Tick carrying Borrelia miyamotoi found in South Glens Falls

A tick recently removed from a child in South Glens Falls has tested positive for the pathogens, Borrelia burgdorferi, which causes Lyme disease, and for Borrelia miyamotoi, a more recently discovered form of Borrelia, according to a release from the Lyme Action Network.

The tick report was conducted by the Laboratory of Medical Zoology at the University of Massachusetts.

While the public is somewhat familiar with the B.burgdorferi, the causative agent of Lyme disease, there is little awareness of B. miyamotoi. According to the Centers for Disease Control and Prevention, Borrelia miyamotoi is a species of spiral-shaped bacteria that is closely related to the bacteria that cause tick-borne relapsing fever, another common borreliosis. It is more distantly related to the bacteria that cause Lyme disease.

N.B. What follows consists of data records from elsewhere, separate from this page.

<file path="src/calib_pkg.sv">
package calib_pkg;

  //////////////////////////////////////////////////////////////////////
  // sample and calibration types
  //////////////////////////////////////////////////////////////////////

  // converter sample, both directions
  typedef logic signed [14-1:0] sample_t;
  // gain in fixed point, GAIN_FRAC fractional bits
  typedef logic signed [16-1:0] gain_t;
  // offset added after gain, same scale as sample
  typedef logic signed [14-1:0] offset_t;

  // raw ADC pin word, two low bits reserved
  localparam int unsigned ADC_RAW_W = 16;
  localparam int unsigned GAIN_FRAC = 13;
  // gain reset value, 1.0
  localparam gain_t       GAIN_UNITY = 16'h2000;

  //////////////////////////////////////////////////////////////////////
  // AXI4-Lite and register map
  //////////////////////////////////////////////////////////////////////

  localparam int unsigned AXIL_AW = 8;
  localparam int unsigned AXIL_DW = 32;

  // read-only identification word
  localparam logic [AXIL_DW-1:0] CALIB_ID = 32'h5043_0001;

  localparam logic [AXIL_AW-1:0] REG_ID       = 8'h00;
  localparam logic [AXIL_AW-1:0] REG_LOOP     = 8'h04;
  localparam logic [AXIL_AW-1:0] REG_ADC_BASE = 8'h40;
  localparam logic [AXIL_AW-1:0] REG_DAC_BASE = 8'h80;
  // bytes between channels
  localparam int unsigned REG_CH_STRIDE = 8;
  // position inside one channel stride
  localparam int unsigned REG_MUL_OFS = 0;
  localparam int unsigned REG_SUM_OFS = 4;

endpackage: calib_pkg

</file>
<file path="src/calib_cfg_if.sv">
// calibration and loopback settings, one entry per channel
interface calib_cfg_if #(
  parameter int unsigned NCH = 2
);

  // ADC side gain and offset
  calib_pkg::gain_t   adc_mul [NCH];
  calib_pkg::offset_t adc_sum [NCH];
  // DAC side gain and offset
  calib_pkg::gain_t   dac_mul [NCH];
  calib_pkg::offset_t dac_sum [NCH];
  // digital loopback DAC -> ADC
  logic [NCH-1:0]     loop;

  // register block owns all settings
  modport regs (
    output adc_mul, adc_sum, dac_mul, dac_sum, loop
  );

  // channel banks only consume them
  modport chan (
    input  adc_mul, adc_sum, dac_mul, dac_sum, loop
  );

endinterface: calib_cfg_if

</file>
<file path="src/calib_regs.sv">
module calib_regs #(
  parameter int unsigned NCH = 2
)(
  input  logic                          adc_clk,
  input  logic                          top_rst,
  // write address
  input  logic [calib_pkg::AXIL_AW-1:0] s_axil_awaddr_i,
  input  logic                          s_axil_awvalid_i,
  output logic                          s_axil_awready_o,
  // write data
  input  logic [calib_pkg::AXIL_DW-1:0] s_axil_wdata_i,
  input  logic                          s_axil_wvalid_i,
  output logic                          s_axil_wready_o,
  // write response
  output logic [2-1:0]                  s_axil_bresp_o,
  output logic                          s_axil_bvalid_o,
  input  logic                          s_axil_bready_i,
  // read address
  input  logic [calib_pkg::AXIL_AW-1:0] s_axil_araddr_i,
  input  logic                          s_axil_arvalid_i,
  output logic                          s_axil_arready_o,
  // read data
  output logic [calib_pkg::AXIL_DW-1:0] s_axil_rdata_o,
  output logic [2-1:0]                  s_axil_rresp_o,
  output logic                          s_axil_rvalid_o,
  input  logic                          s_axil_rready_i,
  // settings toward channel banks
  calib_cfg_if.regs                     cfg
);

localparam int unsigned AW = calib_pkg::AXIL_AW;
localparam int unsigned DW = calib_pkg::AXIL_DW;

logic          wr_acc;
logic          rd_acc;
logic [DW-1:0] rd_val;

// byte address of one channel register
function automatic logic [AW-1:0] ch_addr(
  input logic [AW-1:0] base,
  input int unsigned   ch,
  input int unsigned   ofs
);
  return base + AW'(ch * calib_pkg::REG_CH_STRIDE + ofs);
endfunction

//////////////////////////////////////////////////////////////////////
// write channel
//////////////////////////////////////////////////////////////////////

// address and data taken together, only with no response pending
assign s_axil_awready_o = ~s_axil_bvalid_o;
assign s_axil_wready_o  = ~s_axil_bvalid_o;
assign wr_acc = s_axil_awvalid_i & s_axil_wvalid_i & ~s_axil_bvalid_o;

// always OKAY
assign s_axil_bresp_o = 2'b00;

always_ff @(posedge adc_clk, posedge top_rst) begin
  if (top_rst) begin
    s_axil_bvalid_o <= 1'b0;
  end else if (wr_acc) begin
    s_axil_bvalid_o <= 1'b1;
  end else if (s_axil_bready_i) begin
    s_axil_bvalid_o <= 1'b0;
  end
end

// settings update on the same edge that raises bvalid
always_ff @(posedge adc_clk, posedge top_rst) begin
  if (top_rst) begin
    cfg.loop    <= '0;
    cfg.adc_mul <= '{default: calib_pkg::GAIN_UNITY};
    cfg.adc_sum <= '{default: '0};
    cfg.dac_mul <= '{default: calib_pkg::GAIN_UNITY};
    cfg.dac_sum <= '{default: '0};
  end else if (wr_acc) begin
    if (s_axil_awaddr_i == calib_pkg::REG_LOOP) begin
      cfg.loop <= s_axil_wdata_i[NCH-1:0];
    end
    // unmapped offsets match nothing and are dropped
    for (int i = 0; i < NCH; i++) begin
      if (s_axil_awaddr_i == ch_addr(calib_pkg::REG_ADC_BASE, i, calib_pkg::REG_MUL_OFS))
        cfg.adc_mul[i] <= s_axil_wdata_i[$bits(calib_pkg::gain_t)-1:0];
      if (s_axil_awaddr_i == ch_addr(calib_pkg::REG_ADC_BASE, i, calib_pkg::REG_SUM_OFS))
        cfg.adc_sum[i] <= s_axil_wdata_i[$bits(calib_pkg::offset_t)-1:0];
      if (s_axil_awaddr_i == ch_addr(calib_pkg::REG_DAC_BASE, i, calib_pkg::REG_MUL_OFS))
        cfg.dac_mul[i] <= s_axil_wdata_i[$bits(calib_pkg::gain_t)-1:0];
      if (s_axil_awaddr_i == ch_addr(calib_pkg::REG_DAC_BASE, i, calib_pkg::REG_SUM_OFS))
        cfg.dac_sum[i] <= s_axil_wdata_i[$bits(calib_pkg::offset_t)-1:0];
    end
  end
end

//////////////////////////////////////////////////////////////////////
// read channel
//////////////////////////////////////////////////////////////////////

assign s_axil_arready_o = ~s_axil_rvalid_o;
assign rd_acc = s_axil_arvalid_i & ~s_axil_rvalid_o;
assign s_axil_rresp_o = 2'b00;

// read decode, gains and offsets come back sign extended
always_comb begin
  rd_val = '0;
  if (s_axil_araddr_i == calib_pkg::REG_ID)   rd_val = calib_pkg::CALIB_ID;
  if (s_axil_araddr_i == calib_pkg::REG_LOOP) rd_val = DW'(cfg.loop);
  for (int i = 0; i < NCH; i++) begin
    if (s_axil_araddr_i == ch_addr(calib_pkg::REG_ADC_BASE, i, calib_pkg::REG_MUL_OFS))
      rd_val = DW'(cfg.adc_mul[i]);
    if (s_axil_araddr_i == ch_addr(calib_pkg::REG_ADC_BASE, i, calib_pkg::REG_SUM_OFS))
      rd_val = DW'(cfg.adc_sum[i]);
    if (s_axil_araddr_i == ch_addr(calib_pkg::REG_DAC_BASE, i, calib_pkg::REG_MUL_OFS))
      rd_val = DW'(cfg.dac_mul[i]);
    if (s_axil_araddr_i == ch_addr(calib_pkg::REG_DAC_BASE, i, calib_pkg::REG_SUM_OFS))
      rd_val = DW'(cfg.dac_sum[i]);
  end
end

always_ff @(posedge adc_clk, posedge top_rst) begin
  if (top_rst) begin
    s_axil_rvalid_o <= 1'b0;
  end else if (rd_acc) begin
    s_axil_rvalid_o <= 1'b1;
  end else if (s_axil_rready_i) begin
    s_axil_rvalid_o <= 1'b0;
  end
end

// read data loads only on acceptance, held while rvalid
always_ff @(posedge adc_clk) begin
  if (rd_acc) begin
    s_axil_rdata_o <= rd_val;
  end
end

// responses wait for the master
ast_bvalid_hold: assert property (@(posedge adc_clk) disable iff (top_rst)
  s_axil_bvalid_o && !s_axil_bready_i |=> s_axil_bvalid_o);

ast_rvalid_hold: assert property (@(posedge adc_clk) disable iff (top_rst)
  s_axil_rvalid_o && !s_axil_rready_i |=> s_axil_rvalid_o && $stable(s_axil_rdata_o));

endmodule: calib_regs

</file>
<file path="src/linear_calib.sv">
module linear_calib (
  input  logic               adc_clk,
  input  logic               top_rst,
  // input sample
  input  calib_pkg::sample_t dat_i,
  input  logic               vld_i,
  // gain and offset
  input  calib_pkg::gain_t   mul_i,
  input  calib_pkg::offset_t sum_i,
  // calibrated sample
  output calib_pkg::sample_t dat_o,
  output logic               vld_o
);

localparam int unsigned DW = $bits(calib_pkg::sample_t);
// full product width
localparam int unsigned PW = DW + $bits(calib_pkg::gain_t);
// shifted product plus offset, one guard bit
localparam int unsigned SW = PW - calib_pkg::GAIN_FRAC + 1;

// saturation limits at accumulator width
localparam logic signed [SW-1:0] SAT_MAX = {{(SW-DW+1){1'b0}}, {(DW-1){1'b1}}};
localparam logic signed [SW-1:0] SAT_MIN = {{(SW-DW+1){1'b1}}, {(DW-1){1'b0}}};

logic signed [PW-1:0] prod_q;
calib_pkg::offset_t   sum_q;
logic                 vld_q;
logic signed [SW-1:0] acc;

//////////////////////////////////////////////////////////////////////
// stage one, multiply
//////////////////////////////////////////////////////////////////////

always_ff @(posedge adc_clk) begin
  prod_q <= dat_i * mul_i;
  sum_q  <= sum_i;
end

//////////////////////////////////////////////////////////////////////
// stage two, shift, add offset, saturate
//////////////////////////////////////////////////////////////////////

// arithmetic shift drops the fraction
assign acc = SW'(prod_q >>> calib_pkg::GAIN_FRAC) + SW'(sum_q);

always_ff @(posedge adc_clk) begin
  if (acc > SAT_MAX) begin
    dat_o <= SAT_MAX[DW-1:0];
  end else if (acc < SAT_MIN) begin
    dat_o <= SAT_MIN[DW-1:0];
  end else begin
    dat_o <= acc[DW-1:0];
  end
end

// valid travels alongside data
always_ff @(posedge adc_clk, posedge top_rst) begin
  if (top_rst) begin
    vld_q <= 1'b0;
    vld_o <= 1'b0;
  end else begin
    vld_q <= vld_i;
    vld_o <= vld_q;
  end
end

// exactly two cycles, no bubbles and no drops
ast_vld_lat: assert property (@(posedge adc_clk) disable iff (top_rst)
  1'b1 |-> ##2 (vld_o == $past(vld_i, 2)));

endmodule: linear_calib

</file>
<file path="src/adc_bank.sv">
module adc_bank #(
  parameter int unsigned NCH = 2
)(
  input  logic                                       adc_clk,
  input  logic                                       top_rst,
  // raw converter pins
  input  logic [NCH-1:0][calib_pkg::ADC_RAW_W-1:0]   adc_dat_i,
  // calibrated DAC samples for loopback
  input  calib_pkg::sample_t [NCH-1:0]               lpb_dat_i,
  input  logic [NCH-1:0]                             lpb_vld_i,
  // settings
  calib_cfg_if.chan                                  cfg,
  // toward instruments
  output calib_pkg::sample_t [NCH-1:0]               osc_dat_o,
  output logic [NCH-1:0]                             osc_vld_o
);

localparam int unsigned RW = calib_pkg::ADC_RAW_W;

// pins carry a new word every cycle once out of reset
logic cap_vld;

always_ff @(posedge adc_clk, posedge top_rst) begin
  if (top_rst) begin
    cap_vld <= 1'b0;
  end else begin
    cap_vld <= 1'b1;
  end
end

//////////////////////////////////////////////////////////////////////
// per channel capture, loopback, calibration
//////////////////////////////////////////////////////////////////////

for (genvar i = 0; i < NCH; i++) begin: g_ch

  calib_pkg::sample_t cap_dat;
  calib_pkg::sample_t mux_dat;
  logic               mux_vld;

  // capture register at the pins
  // offset binary, negative slope -> signed, low two bits unused
  always_ff @(posedge adc_clk) begin
    cap_dat <= {adc_dat_i[i][RW-1], ~adc_dat_i[i][RW-2:2]};
  end

  // loopback bypasses the capture stage
  assign mux_dat = cfg.loop[i] ? lpb_dat_i[i] : cap_dat;
  assign mux_vld = cfg.loop[i] ? lpb_vld_i[i] : cap_vld;

  linear_calib linear_adc (
    .adc_clk (adc_clk),
    .top_rst (top_rst),
    .dat_i   (mux_dat),
    .vld_i   (mux_vld),
    .mul_i   (cfg.adc_mul[i]),
    .sum_i   (cfg.adc_sum[i]),
    .dat_o   (osc_dat_o[i]),
    .vld_o   (osc_vld_o[i])
  );

  // data behind a valid flag is always resolved
  ast_osc_known: assert property (@(posedge adc_clk) disable iff (top_rst)
    osc_vld_o[i] |-> !$isunknown(osc_dat_o[i]));

end: g_ch

endmodule: adc_bank

</file>
<file path="src/dac_bank.sv">
module dac_bank #(
  parameter int unsigned NCH = 2
)(
  input  logic                         adc_clk,
  input  logic                         top_rst,
  // generator samples
  input  calib_pkg::sample_t [NCH-1:0] gen_dat_i,
  input  logic [NCH-1:0]               gen_vld_i,
  // settings
  calib_cfg_if.chan                    cfg,
  // calibrated samples, also fed back to the ADC side
  output calib_pkg::sample_t [NCH-1:0] lpb_dat_o,
  output logic [NCH-1:0]               lpb_vld_o,
  // DAC pin code
  output logic [NCH-1:0][14-1:0]       dac_dat_o
);

localparam int unsigned DW = $bits(calib_pkg::sample_t);

//////////////////////////////////////////////////////////////////////
// per channel calibration and output register
//////////////////////////////////////////////////////////////////////

for (genvar i = 0; i < NCH; i++) begin: g_ch

  linear_calib linear_dac (
    .adc_clk (adc_clk),
    .top_rst (top_rst),
    .dat_i   (gen_dat_i[i]),
    .vld_i   (gen_vld_i[i]),
    .mul_i   (cfg.dac_mul[i]),
    .sum_i   (cfg.dac_sum[i]),
    .dat_o   (lpb_dat_o[i]),
    .vld_o   (lpb_vld_o[i])
  );

  // signed -> offset binary with negative slope
  // holds last code while no valid sample arrives
  always_ff @(posedge adc_clk, posedge top_rst) begin
    if (top_rst) begin
      dac_dat_o[i] <= '0;
    end else if (lpb_vld_o[i]) begin
      dac_dat_o[i] <= {lpb_dat_o[i][DW-1], ~lpb_dat_o[i][DW-2:0]};
    end
  end

end: g_ch

endmodule: dac_bank

</file>
<file path="src/rp_analog_top.sv">
module rp_analog_top #(
  parameter int unsigned NCH = 2
)(
  input  logic                                     adc_clk,
  input  logic                                     top_rst,
  // AXI4-Lite register access
  input  logic [calib_pkg::AXIL_AW-1:0]            s_axil_awaddr_i,
  input  logic                                     s_axil_awvalid_i,
  output logic                                     s_axil_awready_o,
  input  logic [calib_pkg::AXIL_DW-1:0]            s_axil_wdata_i,
  input  logic                                     s_axil_wvalid_i,
  output logic                                     s_axil_wready_o,
  output logic [2-1:0]                             s_axil_bresp_o,
  output logic                                     s_axil_bvalid_o,
  input  logic                                     s_axil_bready_i,
  input  logic [calib_pkg::AXIL_AW-1:0]            s_axil_araddr_i,
  input  logic                                     s_axil_arvalid_i,
  output logic                                     s_axil_arready_o,
  output logic [calib_pkg::AXIL_DW-1:0]            s_axil_rdata_o,
  output logic [2-1:0]                             s_axil_rresp_o,
  output logic                                     s_axil_rvalid_o,
  input  logic                                     s_axil_rready_i,
  // ADC pins
  input  logic [NCH-1:0][calib_pkg::ADC_RAW_W-1:0] adc_dat_i,
  // generator samples in place of the signal generators
  input  calib_pkg::sample_t [NCH-1:0]             gen_dat_i,
  input  logic [NCH-1:0]                           gen_vld_i,
  // toward instruments
  output calib_pkg::sample_t [NCH-1:0]             osc_dat_o,
  output logic [NCH-1:0]                           osc_vld_o,
  // DAC pins
  output logic [NCH-1:0][14-1:0]                   dac_dat_o
);

// digital loopback DAC -> ADC
calib_pkg::sample_t [NCH-1:0] lpb_dat;
logic [NCH-1:0]               lpb_vld;

calib_cfg_if #(.NCH (NCH)) cfg ();

//////////////////////////////////////////////////////////////////////
// register block
//////////////////////////////////////////////////////////////////////

calib_regs #(.NCH (NCH)) calib_regs (
  .adc_clk          (adc_clk),
  .top_rst          (top_rst),
  .s_axil_awaddr_i  (s_axil_awaddr_i),
  .s_axil_awvalid_i (s_axil_awvalid_i),
  .s_axil_awready_o (s_axil_awready_o),
  .s_axil_wdata_i   (s_axil_wdata_i),
  .s_axil_wvalid_i  (s_axil_wvalid_i),
  .s_axil_wready_o  (s_axil_wready_o),
  .s_axil_bresp_o   (s_axil_bresp_o),
  .s_axil_bvalid_o  (s_axil_bvalid_o),
  .s_axil_bready_i  (s_axil_bready_i),
  .s_axil_araddr_i  (s_axil_araddr_i),
  .s_axil_arvalid_i (s_axil_arvalid_i),
  .s_axil_arready_o (s_axil_arready_o),
  .s_axil_rdata_o   (s_axil_rdata_o),
  .s_axil_rresp_o   (s_axil_rresp_o),
  .s_axil_rvalid_o  (s_axil_rvalid_o),
  .s_axil_rready_i  (s_axil_rready_i),
  .cfg              (cfg.regs)
);

//////////////////////////////////////////////////////////////////////
// channel banks
//////////////////////////////////////////////////////////////////////

adc_bank #(.NCH (NCH)) adc_bank (
  .adc_clk   (adc_clk),
  .top_rst   (top_rst),
  .adc_dat_i (adc_dat_i),
  .lpb_dat_i (lpb_dat),
  .lpb_vld_i (lpb_vld),
  .cfg       (cfg.chan),
  .osc_dat_o (osc_dat_o),
  .osc_vld_o (osc_vld_o)
);

dac_bank #(.NCH (NCH)) dac_bank (
  .adc_clk   (adc_clk),
  .top_rst   (top_rst),
  .gen_dat_i (gen_dat_i),
  .gen_vld_i (gen_vld_i),
  .cfg       (cfg.chan),
  .lpb_dat_o (lpb_dat),
  .lpb_vld_o (lpb_vld),
  .dac_dat_o (dac_dat_o)
);

endmodule: rp_analog_top

</file>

First identified in 1995 in ticks from Japan, B. miyamotoi has since been detected in two species of North American ticks, the black-legged or “deer” tick (Ixodes scapularis) and the western black-legged tick (Ixodes pacificus). These ticks are already known to transmit several diseases, including Lyme disease, anaplasmosis, Powassan virus, bartonellosis, babesiosis, and other infections.

Patients with B. miyamotoi are most likely to experience a fever, chills, and headache. Other common symptoms include body and joint pain and fatigue. This disease is not associated with any rash.

This bacterium can be transmitted within the first 24 hours of tick attachment and the probability of transmission increases with every day an infected tick is allowed to remain attached.

Blood tests for Lyme disease are not helpful in the diagnosis of B. miyamotoi infections. Currently, confirmation of a diagnosis relies on either the use of polymerase chain reaction tests that detect DNA from the organism or on antibody-based tests. Both types of tests are under development and not widely commercially available but can be ordered from a limited number of CLIA-approved laboratories, such as IGeneX in Palo Alto, California.

Physicians have successfully treated patients infected with B. miyamotoi with a multi-week course of antibiotics.

It is unclear how common this infection is. There are few well-documented cases of human infection in the United States.  Because it is so difficult to diagnose, it may be misdiagnosed as other ailments.

One characteristic of Borrelia miyamotoi that is different from Borrelia burgdorferi that is particularly concerning is that once a tick becomes infected with the pathogen, all the eggs laid by that tick, which number in the thousands per tick, will also carry the infection.  

People should continue to take precautions against tick bites and see their physician if they experience a tick bite or any unexplained fever, rash, or malaise after spending time in tick habitat.